Martin Dobson of Avenue Capital Management explains the steps involved for financial advisers in Australia when acquiring clients, setting up their accounts, and advising them appropriately.
Date: Nov 2010
Tags: Advisory process, Financial planning, Risk tolerance, Suitability, Expectations
In the process of providing financial planning advice, Martin Dobson said in an interview that clients tend to come to advisers in Australia for various reasons. Either they have a specific goal they want to achieve in a certain timeframe. Or they want a mentoring arrangement, where they simply want a second opinion on their existing portfolio. Or they want to use an adviser to place specific investments rather than create a holistic financial plan.
However, Dobson said there are some people he is unable to help, so it is important for advisers to not take on clients where they think they cannot provide the service that the client wants.
Step-by-step advice
At an initial meeting – or possibly beforehand by email – Dobson said an adviser in Australia provides a client with a financial services guide, which is a document explaining who the customer is dealing with, and whether the adviser is licensed and authorised to provide certain services. It also sets out certain fees and charges, as well as recourse options to settle any disputes and claims against the adviser.

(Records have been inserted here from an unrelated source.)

## config.mk

```make
export PLATFORM = sky130hd
export DESIGN_NAME = bpred_table
export DESIGN_NICKNAME = d
export VERILOG_FILES = /design/src/rtl/bpred_pkg.sv /design/src/rtl/bpred_ctr_fsm.sv /design/src/rtl/bpred_entry.sv /design/src/rtl/bpred_table.sv
export SDC_FILE = /design/constraint.sdc
export NUM_CORES = 1
export LEC_CHECK = 0
export ABC_CLOCK_PERIOD_IN_PS = 4950
export BUFFER_PORTS_ARGS = -buffer_cell sky130_fd_sc_hd__buf_2
export CAP_MARGIN = 20
export CELL_PAD_IN_SITES_DETAIL_PLACEMENT = 1
export CELL_PAD_IN_SITES_GLOBAL_PLACEMENT = 1
export CORE_MARGIN = 5
export CORE_UTILIZATION = 48
export CTS_CLUSTER_DIAMETER = 30
export DETAILED_ROUTE_END_ITERATION = 7
export PLACE_DENSITY = 0.84
export SYNTH_ARGS = -nofsm -noshare
export SYNTH_HDL_FRONTEND = slang
export SYNTH_SLANG_ARGS = --single-unit
```

## constraint.sdc

```tcl
create_clock -name clk -period 4.95 [get_ports clk]
set_input_delay 0.7425 -clock clk [delete_from_list [all_inputs] [get_ports clk]]
set_output_delay 0.7425 -clock clk [all_outputs]
set_load 0.1 [all_outputs]
```

## src/rtl/bpred_pkg.sv

```systemverilog
package bpred_pkg;
    typedef enum logic [1:0] {
        CTR_SNT = 2'b00,
        CTR_WNT = 2'b01,
        CTR_WT  = 2'b10,
        CTR_ST  = 2'b11
    } ctr_state_t;
endpackage

```

## src/rtl/bpred_ctr_fsm.sv

```systemverilog
module bpred_ctr_fsm
    import bpred_pkg::*;
(
    input  ctr_state_t cur,
    input  logic       taken,
    output ctr_state_t nxt
);
    always_comb begin
        unique case (cur)
            CTR_SNT: nxt = taken ? CTR_WNT : CTR_SNT;
            CTR_WNT: nxt = taken ? CTR_WT  : CTR_SNT;
            CTR_WT:  nxt = taken ? CTR_ST  : CTR_WNT;
            CTR_ST:  nxt = taken ? CTR_ST  : CTR_WT;
            default: nxt = CTR_SNT;
        endcase
    end
endmodule

```

## src/rtl/bpred_entry.sv

```systemverilog
module bpred_entry
    import bpred_pkg::*;
#(
    parameter int TGT_W = 16
) (
    input  logic             clk,
    input  logic             rst,
    input  logic             wr_en,
    input  logic             wr_taken,
    input  logic [TGT_W-1:0] wr_target,
    output ctr_state_t       ctr,
    output logic [TGT_W-1:0] target
);
    ctr_state_t ctr_nxt;

    bpred_ctr_fsm u_fsm (
        .cur   (ctr),
        .taken (wr_taken),
        .nxt   (ctr_nxt)
    );

    always_ff @(posedge clk) begin
        if (rst)        ctr <= CTR_SNT;
        else if (wr_en) ctr <= ctr_nxt;
    end

    always_ff @(posedge clk) begin
        if (rst)                    target <= '0;
        else if (wr_en && wr_taken) target <= wr_target;
    end


    rst_clear_chk: assert property (@(posedge clk) rst |=> (ctr == CTR_SNT && target == '0));


    sat_high_chk: assert property (@(posedge clk) disable iff (rst)
        (wr_en && wr_taken && ctr == CTR_ST) |=> ctr == CTR_ST);


    leave_low_chk: assert property (@(posedge clk) disable iff (rst)
        (wr_en && wr_taken && ctr == CTR_SNT) |=> ctr == CTR_WNT);


    sat_low_chk: assert property (@(posedge clk) disable iff (rst)
        (wr_en && !wr_taken && ctr == CTR_SNT) |=> ctr == CTR_SNT);


    leave_high_chk: assert property (@(posedge clk) disable iff (rst)
        (wr_en && !wr_taken && ctr == CTR_ST) |=> ctr == CTR_WT);


    keep_target_chk: assert property (@(posedge clk) disable iff (rst)
        (wr_en && !wr_taken) |=> $stable(target));


    idle_hold_chk: assert property (@(posedge clk) disable iff (rst)
        !wr_en |=> ($stable(ctr) && $stable(target)));
endmodule

```

## src/rtl/bpred_table.sv

```systemverilog
module bpred_table
    import bpred_pkg::*;
#(
    parameter int ADDR_W  = 16,
    parameter int IDX_W   = 3,
    parameter int ALIGN_W = 2
) (
    input  logic              clk,
    input  logic              rst,
    input  logic [ADDR_W-1:0] lk_pc,
    output logic              lk_taken,
    output logic [ADDR_W-1:0] lk_next,
    input  logic              up_valid,
    input  logic [ADDR_W-1:0] up_pc,
    input  logic              up_taken,
    input  logic [ADDR_W-1:0] up_target
);
    localparam int ENTRIES = 1 << IDX_W;
    localparam logic [ADDR_W-1:0] PC_STEP = ADDR_W'(1 << ALIGN_W);

    logic [IDX_W-1:0]  lk_idx;
    logic [IDX_W-1:0]  up_idx;
    logic [ENTRIES-1:0] wr_en_vec;
    ctr_state_t        ctr_arr [ENTRIES];
    logic [ADDR_W-1:0] tgt_arr [ENTRIES];
    ctr_state_t        lk_state;
    logic [ADDR_W-1:0] lk_tgt;

    assign lk_idx = lk_pc[ALIGN_W +: IDX_W];
    assign up_idx = up_pc[ALIGN_W +: IDX_W];

    for (genvar g = 0; g < ENTRIES; g++) begin : g_entry
        assign wr_en_vec[g] = up_valid && (up_idx == IDX_W'(g));

        bpred_entry #(.TGT_W(ADDR_W)) u_entry (
            .clk       (clk),
            .rst       (rst),
            .wr_en     (wr_en_vec[g]),
            .wr_taken  (up_taken),
            .wr_target (up_target),
            .ctr       (ctr_arr[g]),
            .target    (tgt_arr[g])
        );
    end

    assign lk_state = ctr_arr[lk_idx];
    assign lk_tgt   = tgt_arr[lk_idx];

    always_comb begin
        unique case (lk_state)
            CTR_WT, CTR_ST: begin
                lk_taken = 1'b1;
                lk_next  = lk_tgt;
            end
            default: begin
                lk_taken = 1'b0;
                lk_next  = lk_pc + PC_STEP;
            end
        endcase
    end


    single_write_chk: assert property (@(posedge clk) disable iff (rst) $onehot0(wr_en_vec));


    no_write_idle_chk: assert property (@(posedge clk) disable iff (rst)
        !up_valid |-> wr_en_vec == '0);
endmodule

```

==> results.toml <==
[layout]
postLayoutCellArea_sq_um = 7560
area_growth_pct = 9.94
drive_above_1_share_pct = 15.6
final_core_utilization_pct = 54.0
nFillCells = 1677
nets = 874

[placement]
post_dp_cell_area_sq_um = 7000
detailed_place_hpwl_mm = 13.4
globalplace.congestion = 0.811
io_buffers = 55

[cts]
cts_buffer_depth = 2
post_cts_buffers = 0
clk_pin_slew_ps = 60
cts_buffers = 17
root_buffer = "clkbuf_16"
insertion_delay_ps = 430
cts_hold_buf = 0
numClockSinks = 144
cts_tree = "built"
htree_levels = 4
ctsResizeCount = 0

[synthesis]
yosysTopAreaCell = "dfxtp_1"
syn_area_per_cell_sq_um = 8.38
synth_seq_cells = 144
synth_mux_area_share_pct = 15.5
syn_area_sq_um = 6870
seq_area_frac_synth_pct = 41.9
synth_common_cells = "293 x nand2_1, 145 x a21oi_1, 144 x dfxtp_1"
ys_types = 37
synthSimpleGateAreaFrac_pct = 21.0
ys.flop_type = "dfxtp_1"
synth_xor_area_share_pct = 1.27
synth_top_family_by_area = "simple AND/OR/NAND/NOR gates"
netlist.area_leader.share_pct = 41.9
syn_inst = 820
synth.area.top_cells = "dfxtp_1 42%, nand2_1 16%, mux4_2 11%, a21oi_1 11%, mux2i_1 3.8%"
synth_compound_area_share_pct = 13.8
async_flop_share_pct = 0
yosysMostFrequentCell = "nand2_1"
ys_warn_count = 0
synth_nets = 873
synth-adder-area-share_pct = 0.182
synth_edf_count = 0

[worst_setup_path]
path_class = "primary input to output pin"
cpPeakStageDelay_ps = 490
cp_slowest_cell = "buf_2"
start_kind = "primary input"
worst_path_most_repeated_cell = "buf_2"
cp-end-kind = "output pin"
required_ps = 4210
critPathLaunch = "lk_pc[2]"
timing.rr.start = "g_entry[6].u_entry.ctr[1]"
crit_chain = "buf_2 -> buf_4 -> mux2i_1 -> a221oi_1 -> a311oi_1 -> o21a_1 -> buf_2"
crit_path_max_fanout = 22
arrival_ps = 3010

[pwr]
clkPwrFrac_pct = 45.3
p_switching_uw = 696
p_int_mw = 1.98
cellLeakagePower_nw = 2.57
power_density_nw_per_um2 = 354
pwr-share-comb_pct = 10.5
pwr-share-seq_pct = 44.2
sw_frac_of_total_pct = 26.0
peakVddDrop_mv = 0.275

[grt]
grt_start_max_net_pins = 98
grt_pass1_wl_mm = 34.5
grt_pass1_vias = 6673
grt_overflow = 0
antenna_found_initial = 2
grt_use_total_pct = 26.9

[detailed_routing]
first_pass_iters = 5
vias = 6147
ant_nets = 0
drtIter0Drc = 629
avgViaCountPerCell = 6.06
remaining_drc_errors = 0
wl_mm = 22.0
routedWlPerCell_microns = 21.7

[timing]
period_needed_ps = 3750
slew_violations = 0
fmax_ghz = 0.266
rsz0062_at_grt = "false"
slew_headroom_pct = 29.1
final.setup.tns_ps = 0
hold_violations = 0
whs_ps = 457
setup_viol = 0
final.period_utilization_pct = 75.8
clock-skew-final_ps = 4.93
tightestPinTransition_ps = 1060

[die]
die_h_microns = 130
die_w_microns = 130
die_area_sq_um = 16800
initial_core_util_pct = 49.1
io_pins = 69
row_count = 43
core_sq_um = 14000

[min_path]
hp-start = "g_entry[6].u_entry.target[14]"
hold_class = "flop to flop"

[run_status]
status = "completed"

[run]
drv_cap = 0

In the first meeting, initially there is a fact-finding mission. Integral to the process, explained Dobson, is getting to know the client, to understand things like their purpose for coming to get the advice, who is important to them in their life, and where they are headed.
A lot of this is done without any focus on money or investing, he said, and instead is about trying to understand the client’s mindset.
Doing a psychometric test is an important part of this process, added Dobson, to give the adviser some objective measure of the client’s risk tolerance at a certain point in time.
Given that many events can influence risk tolerance, he said it is important to understand these if a client wants to invest, as they need to be comfortable with what they are investing in.
Collecting customer data
Dobson said it is also important to get details of personal assets, as well as the client’s investment objectives, in addition to any events they foresee which might influence these, such as children’s education.
The plan needs to take into account these situations and prepare for them by protecting the wealth they have got now – generally through insurance – and then being able to create more wealth, he explained.
The actual investment side is then where the adviser can be creative, although Dobson warned that it is easy to fall into a trap of trying to be too sophisticated.
While there are various models and scenarios to use, ultimately it is important to match investments with a client’s expectations.
Evolving relationships
To make sure everyone’s interests are aligned, and to re-evaluate the expectations of the client on an ongoing basis, Dobson said planners tend to review portfolios at least once a year.
One of the requirements of the licence which financial planners in Australia have is to ensure they have communicated with their clients regularly and done portfolio reviews, he explained, including capturing any changes which might have taken place.
The advisers also monitor a client’s investment portfolio on an ongoing basis, and communicate with them regularly if they think any amendments or modifications are needed between reviews, he added.